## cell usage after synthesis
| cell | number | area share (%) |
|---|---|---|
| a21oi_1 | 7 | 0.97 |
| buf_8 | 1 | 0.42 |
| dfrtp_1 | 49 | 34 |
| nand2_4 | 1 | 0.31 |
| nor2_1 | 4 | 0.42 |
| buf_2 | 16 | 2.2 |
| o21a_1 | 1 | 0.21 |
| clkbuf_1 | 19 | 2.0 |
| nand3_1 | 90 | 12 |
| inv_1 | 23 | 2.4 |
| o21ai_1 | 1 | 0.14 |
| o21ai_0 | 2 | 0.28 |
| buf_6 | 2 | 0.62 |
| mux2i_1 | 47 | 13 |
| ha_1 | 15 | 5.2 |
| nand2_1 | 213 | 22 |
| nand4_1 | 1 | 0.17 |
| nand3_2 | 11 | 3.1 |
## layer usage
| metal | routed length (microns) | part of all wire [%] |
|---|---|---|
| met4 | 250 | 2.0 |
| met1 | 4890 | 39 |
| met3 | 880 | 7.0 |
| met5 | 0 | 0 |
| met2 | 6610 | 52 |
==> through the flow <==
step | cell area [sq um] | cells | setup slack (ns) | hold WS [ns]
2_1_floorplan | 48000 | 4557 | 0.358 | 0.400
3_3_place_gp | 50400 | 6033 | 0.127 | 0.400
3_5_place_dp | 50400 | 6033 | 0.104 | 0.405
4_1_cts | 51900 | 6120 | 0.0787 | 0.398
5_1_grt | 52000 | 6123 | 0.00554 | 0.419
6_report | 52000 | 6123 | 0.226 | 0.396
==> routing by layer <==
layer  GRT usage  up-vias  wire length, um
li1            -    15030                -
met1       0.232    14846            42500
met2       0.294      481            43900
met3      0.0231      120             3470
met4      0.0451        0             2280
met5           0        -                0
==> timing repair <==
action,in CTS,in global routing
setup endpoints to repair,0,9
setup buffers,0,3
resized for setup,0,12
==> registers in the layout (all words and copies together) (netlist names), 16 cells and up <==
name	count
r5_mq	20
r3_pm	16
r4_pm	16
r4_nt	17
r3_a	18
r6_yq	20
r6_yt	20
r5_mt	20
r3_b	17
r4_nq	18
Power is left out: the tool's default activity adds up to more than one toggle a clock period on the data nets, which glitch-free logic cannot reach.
===== config.mk =====
export PLATFORM = sky130hd
export DESIGN_NAME = bitmap_set_engine_core
export DESIGN_NICKNAME = d
export VERILOG_FILES = /design/src/bse_pkg.sv /design/src/bse_ram.sv /design/src/bitmap_set_engine_core.sv
export VERILOG_INCLUDE_DIRS = /design/src /design/src/src
export SDC_FILE = /design/constraint.sdc
export NUM_CORES = 1
export LEC_CHECK = 0
export ABC_CLOCK_PERIOD_IN_PS = 3600
export BUFFER_PORTS_ARGS = -buffer_cell sky130_fd_sc_hd__buf_2
export CAP_MARGIN = 25
export CORE_AREA = 5 5 172 174
export DETAILED_ROUTE_END_ITERATION = 16
export DIE_AREA = 0 0 177 179
export PLACE_DENSITY = 0.87
export SLEW_MARGIN = 30
export SYNTH_ARGS = -nofsm -noshare
export SYNTH_HDL_FRONTEND = slang
export SYNTH_SLANG_ARGS = --single-unit

===== constraint.sdc =====
create_clock -name clk -period 3.6 [get_ports clk]
set_input_delay 0.54 -clock clk [delete_from_list [all_inputs] [get_ports clk]]
set_output_delay 0.54 -clock clk [all_outputs]
set_load 0.02 [all_outputs]

===== src/assert_macros.svh =====
// Assertion helpers used by bitmap_set_engine_core.
`ifndef ASSERT_MACROS_SVH
`define ASSERT_MACROS_SVH

// Property that must hold at every rising edge outside reset.
`define BSE_ASSERT(label, prop, msg) \
  label: assert property (@(posedge clk) disable iff (!rst_n) (prop)) else $error(msg);

// Condition that must never be seen at a rising edge outside reset.
`define BSE_NEVER(label, cond, msg) \
  label: assert property (@(posedge clk) disable iff (!rst_n) !(cond)) else $error(msg);

`endif


===== src/bse_pkg.sv =====
package bse_pkg;

  // Command codes of the input word.
  localparam logic [2:0] CMD_ADD       = 3'd0;
  localparam logic [2:0] CMD_REMOVE    = 3'd1;
  localparam logic [2:0] CMD_TEST      = 3'd2;
  localparam logic [2:0] CMD_FIND_FIRST = 3'd3;
  localparam logic [2:0] CMD_FIND_NEXT = 3'd4;
  localparam logic [2:0] CMD_COUNT     = 3'd5;

  // Status codes of the result word.
  localparam logic [2:0] ST_OK      = 3'd0;
  localparam logic [2:0] ST_PRESENT = 3'd1;
  localparam logic [2:0] ST_ABSENT  = 3'd2;
  localparam logic [2:0] ST_RANGE   = 3'd3;
  localparam logic [2:0] ST_NONE    = 3'd4;

  // Sequencer states.
  typedef enum logic [2:0] {
    S_CLEAR,
    S_IDLE,
    S_ISSUE,
    S_CHECK,
    S_SCAN,
    S_TRIM_RD,
    S_TRIM,
    S_POST
  } state_t;

endpackage


===== src/bse_ram.sv =====
module bse_ram
  #(parameter int WIDTH = 8,
    parameter int DEPTH = 32)
  (input  logic                                  clk,
   input  logic                                  wr_en,
   input  logic [(DEPTH > 1 ? $clog2(DEPTH) : 1)-1:0] wr_addr,
   input  logic [WIDTH-1:0]                      wr_data,
   input  logic [(DEPTH > 1 ? $clog2(DEPTH) : 1)-1:0] rd_addr,
   output logic [WIDTH-1:0]                      rd_data);

  logic [WIDTH-1:0] mem [DEPTH];

  // One write port and one registered read port.
  always_ff @(posedge clk) begin
    if (wr_en) begin
      mem[wr_addr] <= wr_data;
    end
    rd_data <= mem[rd_addr];
  end

endmodule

» **HOW TO COMPLETE THIS TASK**
For every line of the records that has the word "layer" in it, make a copy.

» **OUTPUT OF THE TASK**
## layer usage
==> routing by layer <==
layer  GRT usage  up-vias  wire length, um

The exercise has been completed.